My spouse was a nurse who got burned out and quit in late 2019*, after earning about what you were earning (perhaps a sweet spot for burnout?). A year and some months later we're coasting by on my much lower full-time income alone, and our NW is about $100k higher - at about the same as yours. So basically we should have a beer because we're living the same lives. :)
The spouse was able to help teach our kid from home during the pandemic when schools closed. FU money FTW; it worked out perfectly. My spouse doesn't know if they'll ever go back to work or not. We're maybe a 25% stock rally away from full FIRE. Thus it is hard to commit to a demanding new job or the stress of starting a new career path when a stock market zig zag could make it pointless 18 months from now. You'll be in a similar position, although the part-time spouse gives you the latitude to coast FIRE. I've always wanted to FIRE once and for all, and be fairly certain I never have to go back to work again, so it's been hard for me to rewire my brain now that we are on a coast FIRE path.
Recommendations:
1) Set your 401k/403b deduction amount so that you will fully max it out ($19,500). This will lower your taxable income and allow more room to digest LTCG's this year. If you can work until about March and/or delay cashing in your PTO until after next year, you could set your deduction to 100% of pay and max it out again for 2022 right before leaving.
2) Try to engineer it so that there's enough "earned income" that both you and your spouse can max out your Roth IRAs in 2021 and 2022.
3) Use your company benefits to start seeing a counselor once every week or two. Don't be one of those people who thinks they are so badass they don't need a coach. Do this while you still have access to benefits. In particular, you need a way to manage stress when your whole future hangs on a few individual stocks and you are margined to the eyeballs. How will you feel during the next routine 15% correction when $200k disappears from your brokerage screen - and you still have to work and you still have that debt?
4) Finally, you haven't mentioned your health insurance plan after you quit full time employment. Is an Obamacare plan factored into your $60k spend rate? You must get this sorted out before pulling the rip cord, but it's just another expense. Yay 'Merica.
5) Don't be like my spouse and wait until you are personally demolished by stress before you quit. If you are lashing out, having trouble sleeping, getting into feuds with people at work, dreading each day, struggling with depressive symptoms, etc. then you need to leave ASAP before you damage yourself even worse. There's a world full of jobs out there that won't leave you a hollowed out, traumatized shell. Recognize that damage is occurring each day, and understand that you're optimizing for both money and for your own mental health.

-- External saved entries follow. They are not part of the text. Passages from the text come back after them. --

===== src/rtl/interpo_coef_reader_pkg.sv =====
// ---------------------------------------------------------------------------
// interpo_coef_reader_pkg
// Shared definitions for the coefficient RAM read-side engine:
//   - default geometry of the coefficient RAM (DEPTH/ADDR_W/DATA_W)
//   - FSM state encoding
//   - count clamp and modulo-DEPTH address increment helpers
// ---------------------------------------------------------------------------
package interpo_coef_reader_pkg;

  localparam int unsigned DEF_DEPTH  = 40;
  localparam int unsigned DEF_ADDR_W = 6;
  localparam int unsigned DEF_DATA_W = 32;

  typedef enum logic [1:0] {
    IDLE  = 2'd0,
    FETCH = 2'd1,
    DRAIN = 2'd2
  } state_e;

  // Requested word count limited to the RAM depth.
  function automatic int unsigned clamp_count(input int unsigned n, input int unsigned depth);
    return (n > depth) ? depth : n;
  endfunction

  // Next address, wrapping from depth-1 back to 0.
  function automatic int unsigned wrap_inc(input int unsigned a, input int unsigned depth);
    return (a + 1 >= depth) ? 0 : a + 1;
  endfunction

endpackage
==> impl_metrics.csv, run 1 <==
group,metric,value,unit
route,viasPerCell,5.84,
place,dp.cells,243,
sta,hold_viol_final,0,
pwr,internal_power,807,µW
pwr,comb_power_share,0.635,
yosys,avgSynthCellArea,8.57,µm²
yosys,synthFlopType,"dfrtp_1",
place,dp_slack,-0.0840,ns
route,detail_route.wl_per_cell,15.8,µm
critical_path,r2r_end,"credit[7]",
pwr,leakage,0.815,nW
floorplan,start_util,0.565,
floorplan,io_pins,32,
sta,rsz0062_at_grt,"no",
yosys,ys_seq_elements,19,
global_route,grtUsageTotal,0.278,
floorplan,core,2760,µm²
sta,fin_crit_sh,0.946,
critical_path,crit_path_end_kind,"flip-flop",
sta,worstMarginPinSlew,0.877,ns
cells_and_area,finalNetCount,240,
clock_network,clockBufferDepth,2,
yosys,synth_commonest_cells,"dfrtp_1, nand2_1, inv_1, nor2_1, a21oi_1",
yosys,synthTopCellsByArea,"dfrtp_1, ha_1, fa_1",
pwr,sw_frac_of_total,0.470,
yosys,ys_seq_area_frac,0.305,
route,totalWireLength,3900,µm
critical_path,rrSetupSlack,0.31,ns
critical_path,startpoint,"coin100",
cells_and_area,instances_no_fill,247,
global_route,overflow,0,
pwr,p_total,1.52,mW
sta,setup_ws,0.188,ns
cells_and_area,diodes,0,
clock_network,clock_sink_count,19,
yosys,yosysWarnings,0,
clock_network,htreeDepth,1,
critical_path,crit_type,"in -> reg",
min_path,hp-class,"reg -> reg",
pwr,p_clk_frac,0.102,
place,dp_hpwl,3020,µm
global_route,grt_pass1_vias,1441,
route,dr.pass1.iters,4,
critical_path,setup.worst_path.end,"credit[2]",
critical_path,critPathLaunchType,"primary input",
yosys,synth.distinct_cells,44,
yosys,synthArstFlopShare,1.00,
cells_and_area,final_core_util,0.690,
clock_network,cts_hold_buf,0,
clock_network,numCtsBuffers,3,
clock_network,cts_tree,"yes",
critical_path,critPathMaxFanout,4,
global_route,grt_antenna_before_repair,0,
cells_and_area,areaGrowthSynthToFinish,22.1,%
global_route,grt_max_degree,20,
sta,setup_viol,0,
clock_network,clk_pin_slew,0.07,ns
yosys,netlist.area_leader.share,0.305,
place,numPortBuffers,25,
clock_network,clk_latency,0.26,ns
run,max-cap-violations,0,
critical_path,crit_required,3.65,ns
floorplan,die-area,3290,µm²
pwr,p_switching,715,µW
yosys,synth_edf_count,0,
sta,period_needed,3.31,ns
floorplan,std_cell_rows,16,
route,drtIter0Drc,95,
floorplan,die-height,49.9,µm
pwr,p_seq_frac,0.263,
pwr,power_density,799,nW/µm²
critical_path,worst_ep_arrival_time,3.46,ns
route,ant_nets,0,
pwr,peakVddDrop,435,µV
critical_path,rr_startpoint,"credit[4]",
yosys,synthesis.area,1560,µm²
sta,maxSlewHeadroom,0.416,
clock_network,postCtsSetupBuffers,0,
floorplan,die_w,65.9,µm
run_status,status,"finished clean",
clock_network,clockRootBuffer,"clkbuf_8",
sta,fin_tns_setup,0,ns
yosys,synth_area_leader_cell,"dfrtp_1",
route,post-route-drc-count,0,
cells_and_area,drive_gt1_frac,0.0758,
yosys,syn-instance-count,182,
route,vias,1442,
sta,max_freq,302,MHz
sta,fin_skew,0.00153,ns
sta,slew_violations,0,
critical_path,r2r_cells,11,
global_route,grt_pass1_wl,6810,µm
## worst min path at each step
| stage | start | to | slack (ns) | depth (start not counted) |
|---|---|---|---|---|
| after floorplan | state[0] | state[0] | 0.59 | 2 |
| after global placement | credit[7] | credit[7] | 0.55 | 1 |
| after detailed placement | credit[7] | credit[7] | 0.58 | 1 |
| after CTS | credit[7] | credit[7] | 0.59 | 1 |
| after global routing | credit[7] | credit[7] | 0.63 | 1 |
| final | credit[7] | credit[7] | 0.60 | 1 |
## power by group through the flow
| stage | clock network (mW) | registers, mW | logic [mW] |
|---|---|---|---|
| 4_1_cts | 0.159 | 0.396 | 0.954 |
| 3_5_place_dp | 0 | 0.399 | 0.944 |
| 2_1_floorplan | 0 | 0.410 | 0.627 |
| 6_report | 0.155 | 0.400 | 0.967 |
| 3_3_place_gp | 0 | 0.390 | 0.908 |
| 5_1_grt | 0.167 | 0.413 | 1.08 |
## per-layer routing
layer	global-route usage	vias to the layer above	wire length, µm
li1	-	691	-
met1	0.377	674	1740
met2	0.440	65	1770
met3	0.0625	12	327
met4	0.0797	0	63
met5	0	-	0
$ cat config.mk
export PLATFORM = sky130hd
export DESIGN_NAME = blake_round_ctrl
export DESIGN_NICKNAME = d
export VERILOG_FILES = /design/src/rtl/blake_pkg.sv /design/src/rtl/blake_round_cnt.sv /design/src/rtl/blake_round_ctrl.sv
export SDC_FILE = /design/constraint.sdc
export NUM_CORES = 1
export LEC_CHECK = 0
export ABC_CLOCK_PERIOD_IN_PS = 3600
export CORE_MARGIN = 2
export CORE_UTILIZATION = 52
export CTS_CLUSTER_DIAMETER = 150
export DETAILED_ROUTE_END_ITERATION = 12
export GPL_TIMING_DRIVEN = 1
export HOLD_SLACK_MARGIN = 0.08
export PLACE_DENSITY = 0.81
export SKIP_CTS_REPAIR_TIMING = 1
export SLEW_MARGIN = 40
export SYNTH_ARGS = -nofsm -noshare
export SYNTH_HDL_FRONTEND = slang
export SYNTH_SLANG_ARGS = --single-unit
$ cat constraint.sdc
create_clock -name clk -period 3.6 [get_ports clk]
set_input_delay 0.54 -clock clk [delete_from_list [all_inputs] [get_ports clk]]
set_output_delay 0.54 -clock clk [all_outputs]
set_load 0.05 [all_outputs]
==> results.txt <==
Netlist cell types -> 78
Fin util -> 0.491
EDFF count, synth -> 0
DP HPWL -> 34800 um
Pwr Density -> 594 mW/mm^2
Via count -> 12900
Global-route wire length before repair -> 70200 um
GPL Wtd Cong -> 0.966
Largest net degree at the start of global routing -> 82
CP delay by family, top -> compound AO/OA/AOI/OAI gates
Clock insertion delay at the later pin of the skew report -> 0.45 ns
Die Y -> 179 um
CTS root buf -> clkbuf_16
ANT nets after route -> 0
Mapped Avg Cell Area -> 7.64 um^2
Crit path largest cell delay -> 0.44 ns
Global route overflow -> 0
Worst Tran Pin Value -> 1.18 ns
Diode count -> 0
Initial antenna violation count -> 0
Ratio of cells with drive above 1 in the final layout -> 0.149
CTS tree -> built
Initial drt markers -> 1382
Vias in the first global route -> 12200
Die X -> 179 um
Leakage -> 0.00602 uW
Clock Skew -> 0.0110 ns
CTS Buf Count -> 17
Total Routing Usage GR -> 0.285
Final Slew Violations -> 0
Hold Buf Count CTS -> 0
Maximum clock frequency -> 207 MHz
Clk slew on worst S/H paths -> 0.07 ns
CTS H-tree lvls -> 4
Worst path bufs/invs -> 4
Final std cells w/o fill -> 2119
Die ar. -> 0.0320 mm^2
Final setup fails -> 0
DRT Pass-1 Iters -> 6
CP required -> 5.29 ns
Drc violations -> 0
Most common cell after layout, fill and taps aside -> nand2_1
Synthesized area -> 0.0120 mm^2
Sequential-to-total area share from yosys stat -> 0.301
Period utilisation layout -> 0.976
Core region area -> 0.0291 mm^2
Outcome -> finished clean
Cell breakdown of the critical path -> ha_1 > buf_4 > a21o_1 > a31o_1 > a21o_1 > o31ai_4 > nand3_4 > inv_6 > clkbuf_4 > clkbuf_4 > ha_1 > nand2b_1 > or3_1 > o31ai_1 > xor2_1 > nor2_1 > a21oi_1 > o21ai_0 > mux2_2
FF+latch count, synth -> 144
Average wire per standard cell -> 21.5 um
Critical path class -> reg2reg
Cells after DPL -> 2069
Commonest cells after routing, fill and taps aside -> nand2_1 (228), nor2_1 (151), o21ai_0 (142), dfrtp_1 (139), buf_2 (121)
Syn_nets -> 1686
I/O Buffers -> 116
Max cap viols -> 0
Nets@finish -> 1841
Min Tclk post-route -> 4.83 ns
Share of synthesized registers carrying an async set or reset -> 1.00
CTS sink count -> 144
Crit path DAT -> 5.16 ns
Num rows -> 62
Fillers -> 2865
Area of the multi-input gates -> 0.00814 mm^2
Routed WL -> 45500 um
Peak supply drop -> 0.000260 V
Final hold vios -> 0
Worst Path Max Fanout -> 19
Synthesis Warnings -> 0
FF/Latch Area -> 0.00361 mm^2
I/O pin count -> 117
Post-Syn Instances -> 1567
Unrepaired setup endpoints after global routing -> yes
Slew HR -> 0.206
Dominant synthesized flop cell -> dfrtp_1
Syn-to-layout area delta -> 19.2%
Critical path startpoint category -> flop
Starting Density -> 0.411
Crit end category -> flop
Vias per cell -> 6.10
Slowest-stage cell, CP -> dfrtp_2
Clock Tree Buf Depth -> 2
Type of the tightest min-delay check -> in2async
--- config.mk ---
export PLATFORM = sky130hd
export DESIGN_NAME = etai_share_arbiter
export DESIGN_NICKNAME = d
export VERILOG_FILES = /design/src/rtl/etai_share_pkg.sv /design/src/rtl/etai32.sv /design/src/rtl/etai_share_arbiter_rr_arbiter.sv /design/src/rtl/etai_share_arbiter.sv
export SDC_FILE = /design/constraint.sdc
export NUM_CORES = 1
export LEC_CHECK = 0
export CORE_AREA = 4 4 178 180
export CTS_BUF_LIST = sky130_fd_sc_hd__clkbuf_4 sky130_fd_sc_hd__clkbuf_8
export CTS_CLUSTER_SIZE = 12
export DETAILED_ROUTE_END_ITERATION = 7
export DIE_AREA = 0 0 182 184
export PLACE_DENSITY = 0.8
export SYNTH_ARGS = -nofsm -noshare
export SYNTH_HDL_FRONTEND = slang
export SYNTH_SLANG_ARGS = --single-unit
--- constraint.sdc ---
create_clock -name Clk -period 10 [get_ports Clk]
set_input_delay 1.5 -clock Clk [delete_from_list [all_inputs] [get_ports Clk]]
set_output_delay 1.5 -clock Clk [all_outputs]
set_load 0.02 [all_outputs]
--- src/rtl/etai_share_pkg.sv ---
// Shared types and helpers for the ETAI32 sharing arbiter: operand width,
// result-register FSM states, absolute-difference and round-robin pick functions.
package etai_share_pkg;

    localparam int W_OP    = 32;
    localparam int MAX_REQ = 8;
    localparam int PICK_W  = 3;

    typedef enum logic {EMPTY, FULL} state_t;

    typedef struct packed {
        logic              found;
        logic [PICK_W-1:0] idx;
    } pick_t;

    // The W+2-bit signed difference always holds the full range of two W+1-bit sums.
    function automatic logic [W_OP:0] abs_diff(input logic [W_OP:0] x, input logic [W_OP:0] y);
        logic signed [W_OP+1:0] d;
        d = $signed({1'b0, x}) - $signed({1'b0, y});
        if (d < 0) d = -d;
        return d[W_OP:0];
    endfunction

    // First valid index after ptr, wrapping modulo nreq.
    function automatic pick_t rr_pick(input logic [MAX_REQ-1:0] valid,
                                      input logic [PICK_W-1:0]  ptr,
                                      input int                 nreq);
        pick_t r;
        int    s;
        r = '0;
        for (int i = 1; i <= MAX_REQ; i++) begin
            s = int'(ptr) + i;
            if (s >= nreq) s = s - nreq;
            if (i <= nreq && !r.found && valid[s[PICK_W-1:0]]) begin
                r.found = 1'b1;
                r.idx   = s[PICK_W-1:0];
            end
        end
        return r;
    endfunction

endpackage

*It's not just Covid. The healthcare industry is being squeezed between stingy payers (Medicare, Medicaid, insurance co's), monopolists (pharma companies, equipment / device companies), and massive regulation, all in an environment of accelerating technology-driven cost increases. In such a world, fewer people will continue to be asked to do more and more every day by managers who are forced to use increasingly manipulative tactics until their employees break. This turnover then escalates the cost of healthcare even higher. People literally die as a result of all this, and these deaths are attributed to lack of medical attention and quality issues. You're aware of all these facts, but most people aren't, so I thought I'd write them down. I'll also add that this is a political choice we make. Hopefully there will be someone there when we all need care.